A general synthesis of mesoporous metal oxides with well-dispersed metal nanoparticles via a versatile sol-gel process

The design and preparation of efficient, stable and economical metal nanoparticles supported on mesoporous metal oxides (MNPs/MMOs) has been a major direction in many applications especially in the catalysis area. The conventional synthesis methods for MNPs/MMOs are complex and lack high-degree control over different compositional/structural parameters. Herein, we reported a general synthesis of MNP/MMO composites via a one-step, versatile sol-gel process under strongly acidic conditions. The successful introduction of stable, PVP-capped MNPs into the AcHE sol-gel system (Ac, H, and E represent acetic acid, HCl, and EtOH, respectively) allows us to synthesize a large variety of MNPs/MMOs (M = Pt, Au, Pd, and MMOs = TiO2, SiO2, ZrO2, Al2O3). In addition to the compositional variation, the preformed PVP-capped MNPs in the AcHE sol-gel system decouple the particle nucleation and inorganic-organic co-assembly processes, permitting a stabilization of the MNPs in the nano-scale range over a wide particle concentration. Meanwhile, structural regulation can also be achieved by variation of the block copolymer concentration. The high-degree control over different compositional/structural parameters of MNPs/MMOs provides a useful material candidate platform to further study their structure-property relationship for the design of a better catalyst for a specific reaction.
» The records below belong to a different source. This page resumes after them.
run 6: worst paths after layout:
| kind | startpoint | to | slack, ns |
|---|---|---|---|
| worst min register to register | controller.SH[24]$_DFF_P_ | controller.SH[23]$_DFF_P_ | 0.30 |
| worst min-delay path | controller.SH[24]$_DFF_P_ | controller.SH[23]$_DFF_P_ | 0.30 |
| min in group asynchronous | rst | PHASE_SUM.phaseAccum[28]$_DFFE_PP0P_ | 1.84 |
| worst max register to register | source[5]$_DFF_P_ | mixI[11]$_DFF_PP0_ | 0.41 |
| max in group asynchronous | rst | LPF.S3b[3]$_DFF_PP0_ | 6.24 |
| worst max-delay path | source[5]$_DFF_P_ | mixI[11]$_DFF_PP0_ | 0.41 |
This is an optimization exercise on Yosys and OpenROAD, whose aim is a short achievable clock period and few clock cycles, not a production implementation.
RTL that was checked went through simulation tests only; none was proved equivalent to the original.
Function not checked in runs 2 and 3: the RTL went through the layout flow alone.
Power is estimated from default activity; no workload was simulated.

<file path="flow/constraint.sdc">
create_clock -name core_clock -period 11.0 [get_ports {clock}]
set_input_delay 2.2000 -clock core_clock [delete_from_list [all_inputs] [get_ports {clock}]]
set_output_delay 2.2000 -clock core_clock [all_outputs]
set_load 0.01 [all_outputs]
</file>
<file path="flow/config.mk">
export PLATFORM = sky130hd
export DESIGN_NAME = cpu
export DESIGN_NICKNAME = cpu
export VERILOG_FILES = /design/flow/design.v
export SDC_FILE = /design/flow/constraint.sdc
export NUM_CORES = 4
export LEC_CHECK = 0
export CAP_MARGIN = 20
export CORE_MARGIN = 2
export CORE_UTILIZATION = 40
export SLEW_MARGIN = 20
</file>
From an optimization exercise on the open Yosys and OpenROAD flow, aimed at small area, a short achievable clock period and few clock cycles; shortcuts taken in it are not production practice. Function was checked by simulation only, so behaviour that the tests miss may differ from the original. Power is estimated from default activity; no workload was simulated.

## flow/flow/run.sh

```bash
#!/bin/bash
# Standard layout, with the smallest buffer on the ports (buffer_ports
# otherwise picks clkdlybuf4s50_1); timing repair still sizes them up where
# needed. Each tool writes its own log under orfs/logs; make's output goes
# to flow_make.log.
set -euo pipefail
export BUFFER_PORTS_ARGS="-buffer_cell sky130_fd_sc_hd__buf_1"
bash standard.sh > flow_make.log 2>&1
```

## flow/standard.sh

```bash
#!/bin/bash
# synth_recipe.tcl (not shown) runs the flow's synth.tcl, then flattens the netlist and writes it again
# the make line also repeats each setting of config.mk as NAME=value (left out here)
make -C /OpenROAD-flow-scripts/flow DESIGN_CONFIG=/design/flow/config.mk WORK_HOME=/design/flow/orfs CLKGATE_MAP_FILE= SYNTH_SCRIPT=/design/flow/synth_recipe.tcl "${@:-finish}"
```

## flow/config.mk

```make
export PLATFORM = sky130hd
export DESIGN_NAME = user_proj_sdram
export DESIGN_NICKNAME = user_proj_sdram
export VERILOG_FILES = /design/flow/design.v
export SDC_FILE = /design/flow/constraint.sdc
export NUM_CORES = 4
export LEC_CHECK = 0
export ABC_AREA = 0
export ABC_CLOCK_PERIOD_IN_PS = 1000
export CAP_MARGIN = 20
export CORE_MARGIN = 2
export CORE_UTILIZATION = 40
export SETUP_SLACK_MARGIN = 1.5
export SLEW_MARGIN = 20
```

## flow/constraint.sdc

```tcl
create_clock -name core_clock -period 4.5 [get_ports {wb_clk_i}]
set_input_delay 0.9000 -clock core_clock [delete_from_list [all_inputs] [get_ports {wb_clk_i}]]
set_output_delay 0.9000 -clock core_clock [all_outputs]
set_load 0.01 [all_outputs]
```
The best Pt/Si-TiO2 catalyst for n-hexane combustion obtained in this study serves as an example to show that the control of the adsorption and diffusion of reactants and products may be achieved by the optimization of composition and structure of the MNP/MMO catalysts, which may provide valuable insights for a detailed understanding of the structure-or composition-dependent chemical reactivity of the catalysts.